[RECORDS SUPPLIED Boundary: Start]

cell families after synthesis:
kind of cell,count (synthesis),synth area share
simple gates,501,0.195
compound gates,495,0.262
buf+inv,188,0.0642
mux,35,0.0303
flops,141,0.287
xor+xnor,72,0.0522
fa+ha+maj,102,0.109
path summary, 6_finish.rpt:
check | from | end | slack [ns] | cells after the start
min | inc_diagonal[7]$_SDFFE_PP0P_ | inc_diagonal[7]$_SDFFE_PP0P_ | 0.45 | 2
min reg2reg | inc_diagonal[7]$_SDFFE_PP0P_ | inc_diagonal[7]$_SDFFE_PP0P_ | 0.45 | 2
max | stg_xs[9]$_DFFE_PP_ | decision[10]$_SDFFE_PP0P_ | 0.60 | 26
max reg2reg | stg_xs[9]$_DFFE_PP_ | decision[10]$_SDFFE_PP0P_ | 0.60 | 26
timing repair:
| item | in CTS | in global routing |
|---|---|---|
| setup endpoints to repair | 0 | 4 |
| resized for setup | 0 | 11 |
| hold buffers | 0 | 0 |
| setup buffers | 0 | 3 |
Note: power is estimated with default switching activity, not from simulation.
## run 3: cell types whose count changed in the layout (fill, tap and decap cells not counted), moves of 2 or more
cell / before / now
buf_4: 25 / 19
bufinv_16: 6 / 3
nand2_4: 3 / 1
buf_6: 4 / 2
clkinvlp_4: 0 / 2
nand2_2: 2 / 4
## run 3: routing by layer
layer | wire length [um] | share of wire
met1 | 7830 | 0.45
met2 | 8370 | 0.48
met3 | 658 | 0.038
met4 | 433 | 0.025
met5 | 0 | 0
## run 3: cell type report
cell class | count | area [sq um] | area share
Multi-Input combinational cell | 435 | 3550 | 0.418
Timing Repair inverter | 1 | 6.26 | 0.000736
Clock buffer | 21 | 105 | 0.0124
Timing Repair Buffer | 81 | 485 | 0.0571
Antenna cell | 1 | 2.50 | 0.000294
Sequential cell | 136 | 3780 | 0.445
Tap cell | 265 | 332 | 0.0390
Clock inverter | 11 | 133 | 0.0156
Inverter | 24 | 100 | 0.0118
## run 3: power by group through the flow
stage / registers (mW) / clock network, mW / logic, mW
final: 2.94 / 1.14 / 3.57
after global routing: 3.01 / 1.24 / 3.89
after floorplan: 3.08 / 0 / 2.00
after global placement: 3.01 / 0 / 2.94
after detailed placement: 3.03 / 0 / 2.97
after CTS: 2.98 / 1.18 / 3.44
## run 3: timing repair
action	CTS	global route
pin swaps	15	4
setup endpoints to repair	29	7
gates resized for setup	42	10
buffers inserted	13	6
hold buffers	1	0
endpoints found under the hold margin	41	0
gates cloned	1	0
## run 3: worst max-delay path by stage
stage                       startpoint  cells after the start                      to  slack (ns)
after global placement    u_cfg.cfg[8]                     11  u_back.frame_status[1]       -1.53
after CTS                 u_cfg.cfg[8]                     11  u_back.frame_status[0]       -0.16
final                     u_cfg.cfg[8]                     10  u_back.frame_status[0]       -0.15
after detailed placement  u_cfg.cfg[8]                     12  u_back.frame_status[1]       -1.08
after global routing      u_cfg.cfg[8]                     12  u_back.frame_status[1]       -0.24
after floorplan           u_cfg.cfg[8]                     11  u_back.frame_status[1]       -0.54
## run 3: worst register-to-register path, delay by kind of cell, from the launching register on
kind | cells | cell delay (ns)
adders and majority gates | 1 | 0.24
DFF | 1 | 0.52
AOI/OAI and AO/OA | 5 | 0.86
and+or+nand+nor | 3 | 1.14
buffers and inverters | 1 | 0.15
File: config.mk
export PLATFORM = sky130hd
export DESIGN_NAME = midi_track_event_encoder_unit
export DESIGN_NICKNAME = d
export VERILOG_FILES = /design/src/sv/mte_pkg.sv /design/src/sv/mte_front.sv /design/src/sv/mte_queue.sv /design/src/sv/mte_back.sv /design/src/sv/midi_track_event_encoder_unit.sv
export SDC_FILE = /design/constraint.sdc
export NUM_CORES = 1
export LEC_CHECK = 0
export ABC_AREA = 1
export BUFFER_PORTS_ARGS = -buffer_cell sky130_fd_sc_hd__buf_2
export CELL_PAD_IN_SITES_DETAIL_PLACEMENT = 0
export CELL_PAD_IN_SITES_GLOBAL_PLACEMENT = 1
export CORE_MARGIN = 1
export CORE_UTILIZATION = 44
export CTS_CLUSTER_DIAMETER = 50
export DETAILED_ROUTE_END_ITERATION = 6
export PLACE_DENSITY = 0.83
export RECOVER_POWER = 25
export SYNTH_ARGS = -nofsm -noshare
export SYNTH_HDL_FRONTEND = slang
export SYNTH_HIERARCHICAL = 1
export SYNTH_SLANG_ARGS = --single-unit
File: constraint.sdc
create_clock -name clk_i -period 3.9 [get_ports clk_i]
set_clock_uncertainty 0.15 [all_clocks]
set_input_delay 0.78 -clock clk_i [delete_from_list [all_inputs] [get_ports clk_i]]
set_output_delay 0.78 -clock clk_i [all_outputs]
set_load 0.02 [all_outputs]
File: src/sv/mte_pkg.sv
// Shared types and constants for the MIDI track event encoder.
package mte_pkg;

  // Input kind, carried in tuser
  typedef enum logic [1:0] {
    ACT_DELAY = 2'd0,
    ACT_CHAN  = 2'd1,
    ACT_META  = 2'd2,
    ACT_RAW   = 2'd3
  } action_e;

  localparam int unsigned SlotCnt    = 7;
  localparam int unsigned DelayW     = 28;
  localparam logic [DelayW-1:0] DelayMax = 28'hFFF_FFFF;
  localparam logic [7:0] VlqCont     = 8'h80;
  localparam logic [7:0] MetaPrefix  = 8'hFF;

  // Byte slots in emission order:
  // 0..3 delay groups (high to low), 4 status/0xFF/raw, 5 first data/type, 6 second data/length
  localparam int unsigned SlotD3   = 0;
  localparam int unsigned SlotD2   = 1;
  localparam int unsigned SlotD1   = 2;
  localparam int unsigned SlotD0   = 3;
  localparam int unsigned SlotHead = 4;
  localparam int unsigned SlotArgA = 5;
  localparam int unsigned SlotArgB = 6;

  // One encoded event: candidate bytes plus mask of those that go out
  typedef struct packed {
    logic [SlotCnt-1:0][7:0] bytes;
    logic [SlotCnt-1:0]      mask;
  } desc_t;

endpackage
<file path="src/design/ebu_ram.sv">
module ebu_ram #(
    parameter int WIDTH = 16,
    parameter int DEPTH = 128
) (
    input  logic                     i_clk,
    input  logic                     i_we,
    input  logic [$clog2(DEPTH)-1:0] i_waddr,
    input  logic [WIDTH-1:0]         i_wdata,
    input  logic                     i_re,
    input  logic [$clog2(DEPTH)-1:0] i_raddr,
    output logic [WIDTH-1:0]         o_rdata
);

    logic [WIDTH-1:0] r_mem [DEPTH];
    logic [WIDTH-1:0] r_rdata;

    always_ff @(posedge i_clk) begin
        if (i_we) begin
            r_mem[i_waddr] <= i_wdata;
        end
        if (i_re) begin
            r_rdata <= r_mem[i_raddr];
        end
    end

    assign o_rdata = r_rdata;

endmodule

</file>
<file path="config.mk">
export PLATFORM = sky130hd
export DESIGN_NAME = ebu_ram
export DESIGN_NICKNAME = d
export VERILOG_FILES = /design/src/design/ebu_ram.sv
export SDC_FILE = /design/constraint.sdc
export NUM_CORES = 2
export LEC_CHECK = 0
export BUFFER_PORTS_ARGS = -buffer_cell sky130_fd_sc_hd__buf_2
export CELL_PAD_IN_SITES_DETAIL_PLACEMENT = 0
export CELL_PAD_IN_SITES_GLOBAL_PLACEMENT = 1
export CORE_ASPECT_RATIO = 1.25
export CORE_MARGIN = 4
export CORE_UTILIZATION = 57
export DETAILED_ROUTE_END_ITERATION = 10
export PLACE_DENSITY = 0.91
export SLEW_MARGIN = 40
export SYNTH_ARGS = -nofsm -noshare
export SYNTH_HDL_FRONTEND = slang
export SYNTH_SLANG_ARGS = --single-unit
</file>
<file path="constraint.sdc">
create_clock -name i_clk -period 3.8 [get_ports i_clk]
set_clock_uncertainty 0.15 [all_clocks]
set_input_delay 0.76 -clock i_clk [delete_from_list [all_inputs] [get_ports i_clk]]
set_output_delay 0.76 -clock i_clk [all_outputs]
set_load 0.01 [all_outputs]
</file>
* After elaboration in Yosys (flattened, before gate mapping)
Memories as Yosys holds them, arrays and structs flattened. A register that Yosys moved wholly into a read port is not among the register bits.
Cells that the tools add are included.
** Cells by class
- Multiplexer cells :: 2
** Operators by type and width (count)
- $mux W1 :: 2
** Storage, ports and cells
- Memory bits (writable) :: 2048
- Input bits :: 33
- Register bits after elaboration :: 0
- Logic and storage cells :: 3
- Output and inout bits :: 16
- Memories kept :: 1
** Memories
- r_mem :: words 128, bits a word 16, read ports 1, clocked after Yosys merged registers in 1, write ports 1, RTL line 14 : logic [WIDTH-1:0] r_mem [DEPTH];

* Logic depth before layout (Yosys ltp)
- Depth after elaboration :: 2
- Mapped depth :: 7
- Mapped depth without buffers :: 4

* Worst setup path after synthesis
Ideal clock, no wire load.
- Path kind :: input to register
- From :: input i_raddr[0]
- To :: register r_rdata[0], in the netlist o_rdata[0], read port of r_mem, data pin
- Data required time :: 3390 ps
- Slack :: 256 ps
- Cell stages on the path :: 6
- Arrival :: 3135 ps
- Library setup time :: 260 ps
- Path buffers :: 2
- Cell sequence :: buf_2 > buf_1 > mux4_2 > mux4_2 > mux4_2 > mux2_2
** RTL lines
- start, declared :: RTL line 10 : input logic [$clog2(DEPTH)-1:0] i_raddr,
- end, declared :: RTL line 15 : logic [WIDTH-1:0] r_rdata;
<file path="config.mk">
export PLATFORM = sky130hd
export DESIGN_NAME = ebu_text_row
export DESIGN_NICKNAME = d
export VERILOG_FILES = /design/src/design/ebu_pkg.sv /design/src/design/ebu_cell.sv /design/src/design/ebu_text_row.sv
export SDC_FILE = /design/constraint.sdc
export NUM_CORES = 2
export LEC_CHECK = 0
export ABC_AREA = 0
export BUFFER_PORTS_ARGS = -buffer_cell sky130_fd_sc_hd__buf_2
export CORE_ASPECT_RATIO = 0.7
export CORE_MARGIN = 4
export CORE_UTILIZATION = 25
export DETAILED_ROUTE_END_ITERATION = 10
export MAX_ROUTING_LAYER = met4
export PLACE_DENSITY = 0.45
export REMOVE_ABC_BUFFERS = 1
export SETUP_SLACK_MARGIN = 0.2
export SLEW_MARGIN = 0
export SYNTH_ARGS = -nofsm -noshare
export SYNTH_HDL_FRONTEND = slang
export SYNTH_SLANG_ARGS = --single-unit
</file>
<file path="constraint.sdc">
create_clock -name i_clk -period 7.48 [get_ports i_clk]
set_input_delay 2.244 -clock i_clk [delete_from_list [all_inputs] [get_ports i_clk]]
set_output_delay 2.244 -clock i_clk [all_outputs]
set_load 0.05 [all_outputs]
</file>
File: src/rtl/core/rs_enc_pkg.sv
// ----------------------------------------------------------------------------
// rs_enc_pkg
// Shared widths, defaults and GF(256) arithmetic for the Reed-Solomon encoder.
// ----------------------------------------------------------------------------
package rs_enc_pkg;

    localparam int DATA_W         = 8;
    localparam int CFG_W          = 5;
    localparam int MAX_PARITY_DEF = 30;
    localparam int RESET_PARITY   = 10;

    localparam logic [DATA_W-1:0] FIELD_LOW = 8'h1D;
    localparam logic [DATA_W-1:0] GF_ONE    = 8'h01;

    typedef logic [DATA_W-1:0] t_sym;

    function automatic t_sym gf_xtime(input t_sym a);
        gf_xtime = a[DATA_W-1] ? ({a[DATA_W-2:0], 1'b0} ^ FIELD_LOW)
                               : {a[DATA_W-2:0], 1'b0};
    endfunction

    function automatic t_sym gf_mul(input t_sym a, input t_sym b);
        t_sym acc;
        t_sym x;
        acc = '0;
        x   = a;
        for (int k = 0; k < DATA_W; k++) begin
            if (b[k]) begin
                acc = acc ^ x;
            end
            x = gf_xtime(x);
        end
        gf_mul = acc;
    endfunction

endpackage

File: src/rtl/core/rs_enc_in_if.sv
// ----------------------------------------------------------------------------
// rs_enc_in_if
// Message byte channel into the encoder.
// ----------------------------------------------------------------------------
interface rs_enc_in_if;
    logic                         valid;
    logic                         ready;
    logic [rs_enc_pkg::DATA_W-1:0] data_byte;
    logic                         last_byte;

    modport source (output valid, output data_byte, output last_byte, input ready);
    modport sink   (input valid, input data_byte, input last_byte, output ready);
endinterface

File: src/rtl/core/rs_enc_out_if.sv
// ----------------------------------------------------------------------------
// rs_enc_out_if
// Data and parity byte channel out of the encoder.
// ----------------------------------------------------------------------------
interface rs_enc_out_if;
    logic                         valid;
    logic                         ready;
    logic [rs_enc_pkg::DATA_W-1:0] out_byte;
    logic                         is_parity;
    logic                         end_of_block;

    modport source (output valid, output out_byte, output is_parity, output end_of_block,
                    input ready);
    modport sink   (input valid, input out_byte, input is_parity, input end_of_block,
                    output ready);
endinterface

File: src/rtl/core/rs_enc_cfg_if.sv
// ----------------------------------------------------------------------------
// rs_enc_cfg_if
// Parity count register write channel.
// ----------------------------------------------------------------------------
interface rs_enc_cfg_if;
    logic                        valid;
    logic                        ready;
    logic [rs_enc_pkg::CFG_W-1:0] parity_count;

    modport source (output valid, output parity_count, input ready);
    modport sink   (input valid, input parity_count, output ready);
endinterface

File: src/rtl/core/reed_solomon_parity_encoder.sv
// ----------------------------------------------------------------------------
// reed_solomon_parity_encoder
// Systematic RS encoder over GF(256), poly 0x11D, generator roots alpha^0..n-1.
//
//   channel  dir  beat payload
//   i_in     in   data_byte, last_byte
//   i_cfg    in   parity_count
//   o_out    out  out_byte, is_parity, end_of_block
//
// one message byte per cycle through a parallel lfsr into the output register
// a last byte adds n parity beats, emitted one per cycle from a shift register;
// i_in is held off until the last of them is loaded into the output register
// reset and each cfg beat rebuild the generator from its n roots, one at a time,
// with i_in and i_cfg held off; a pending cfg beat also holds off i_in
// o_out stalls back-pressure i_in and parity through the single output register
// ----------------------------------------------------------------------------
module reed_solomon_parity_encoder #(
    parameter int MAX_PARITY = rs_enc_pkg::MAX_PARITY_DEF
) (
    input  logic               i_clk,
    input  logic               i_rst_n,
    rs_enc_in_if.sink          i_in,
    rs_enc_cfg_if.sink         i_cfg,
    rs_enc_out_if.source       o_out
);

    localparam int CW = $clog2(MAX_PARITY + 1);
    localparam int VW = (CW > rs_enc_pkg::CFG_W) ? CW : rs_enc_pkg::CFG_W;
    localparam int RST_CNT = (rs_enc_pkg::RESET_PARITY > MAX_PARITY) ? MAX_PARITY
                                                                    : rs_enc_pkg::RESET_PARITY;

    rs_enc_pkg::t_sym r_rem [MAX_PARITY];
    rs_enc_pkg::t_sym n_rem [MAX_PARITY];
    rs_enc_pkg::t_sym r_gen [MAX_PARITY];
    rs_enc_pkg::t_sym n_gen [MAX_PARITY];
    rs_enc_pkg::t_sym r_par [MAX_PARITY];
    rs_enc_pkg::t_sym r_root;
    rs_enc_pkg::t_sym fb;

    logic [CW-1:0] r_count;
    logic [CW-1:0] r_build_left;
    logic [CW-1:0] r_par_left;
    logic [CW-1:0] cfg_count;
    logic [VW-1:0] cfg_ext;

    logic          r_out_valid;
    logic          r_out_par;
    logic          r_out_eob;
    rs_enc_pkg::t_sym r_out_byte;

    logic building;
    logic can_load;
    logic in_fire;
    logic cfg_fire;
    logic par_load;

    assign building = (r_build_left != '0);
    assign can_load = !r_out_valid || o_out.ready;
    assign i_in.ready = !building && !i_cfg.valid && can_load && (r_par_left == '0);
    assign i_cfg.ready = !building;
    assign in_fire  = i_in.valid && i_in.ready;
    assign cfg_fire = i_cfg.valid && i_cfg.ready;
    assign par_load = can_load && (r_par_left != '0);

    assign o_out.valid        = r_out_valid;
    assign o_out.out_byte     = r_out_byte;
    assign o_out.is_parity    = r_out_par;
    assign o_out.end_of_block = r_out_eob;

    // clamp the written count to 1..MAX_PARITY
    always_comb begin
        cfg_ext = VW'(i_cfg.parity_count);
        if (cfg_ext == '0) begin
            cfg_count = CW'(1);
        end else if (cfg_ext > VW'(MAX_PARITY)) begin
            cfg_count = CW'(MAX_PARITY);
        end else begin
            cfg_count = cfg_ext[CW-1:0];
        end
    end

    // lfsr step, entries above the count stay zero
    always_comb begin
        fb = i_in.data_byte ^ r_rem[0];
        for (int i = 0; i < MAX_PARITY; i++) begin
            n_rem[i] = rs_enc_pkg::gf_mul(fb, r_gen[i]);
            if (i < MAX_PARITY - 1) begin
                n_rem[i] = n_rem[i] ^ r_rem[i+1];
            end
        end
    end

    // multiply the generator by (x - root)
    always_comb begin
        n_gen[0] = r_gen[0] ^ r_root;
        for (int j = 1; j < MAX_PARITY; j++) begin
            n_gen[j] = r_gen[j] ^ rs_enc_pkg::gf_mul(r_root, r_gen[j-1]);
        end
    end

    always_ff @(posedge i_clk) begin
        if (!i_rst_n) begin
            r_count      <= CW'(RST_CNT);
            r_build_left <= CW'(RST_CNT);
            r_root       <= rs_enc_pkg::GF_ONE;
            r_par_left   <= '0;
            r_out_valid  <= 1'b0;
            for (int i = 0; i < MAX_PARITY; i++) begin
                r_rem[i] <= '0;
                r_gen[i] <= '0;
            end
        end else begin
            if (cfg_fire) begin
                r_count      <= cfg_count;
                r_build_left <= cfg_count;
                r_root       <= rs_enc_pkg::GF_ONE;
                for (int i = 0; i < MAX_PARITY; i++) begin
                    r_rem[i] <= '0;
                    r_gen[i] <= '0;
                end
            end else if (building) begin
                r_build_left <= r_build_left - CW'(1);
                r_root       <= rs_enc_pkg::gf_xtime(r_root);
                r_gen        <= n_gen;
            end

            if (in_fire) begin
                for (int i = 0; i < MAX_PARITY; i++) begin
                    r_rem[i] <= i_in.last_byte ? '0 : n_rem[i];
                end
                if (i_in.last_byte) begin
                    r_par_left <= r_count;
                end
            end else if (par_load) begin
                r_par_left <= r_par_left - CW'(1);
            end

            if (in_fire || par_load) begin
                r_out_valid <= 1'b1;
            end else if (o_out.ready) begin
                r_out_valid <= 1'b0;
            end
        end
    end

    always_ff @(posedge i_clk) begin
        if (in_fire) begin
            r_out_byte <= i_in.data_byte;
            r_out_par  <= 1'b0;
            r_out_eob  <= 1'b0;
            r_par      <= n_rem;
        end else if (par_load) begin
            r_out_byte <= r_par[0];
            r_out_par  <= 1'b1;
            r_out_eob  <= (r_par_left == CW'(1));
            for (int i = 0; i < MAX_PARITY - 1; i++) begin
                r_par[i] <= r_par[i+1];
            end
            r_par[MAX_PARITY-1] <= '0;
        end
    end

`ifndef SYNTHESIS
    a_par_start: assert property (@(posedge i_clk) disable iff (!i_rst_n)
        (in_fire && i_in.last_byte) |=> (r_par_left == $past(r_count)))
        else $error("parity countdown not loaded with count");

    a_eob_parity: assert property (@(posedge i_clk) disable iff (!i_rst_n)
        (o_out.valid && o_out.end_of_block) |-> o_out.is_parity)
        else $error("end of block on a data beat");

    a_eob_done: assert property (@(posedge i_clk) disable iff (!i_rst_n)
        (o_out.valid && o_out.ready && o_out.end_of_block) |-> (r_par_left == '0))
        else $error("parity beats left after end of block");

    a_cfg_build: assert property (@(posedge i_clk) disable iff (!i_rst_n)
        cfg_fire |=> (building && !i_in.ready))
        else $error("generator rebuild not started after cfg beat");
`endif

endmodule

[RECORDS SUPPLIED Boundary: End]

Tally the lines of the data that contain the string "endpoints" and report the total alone.

3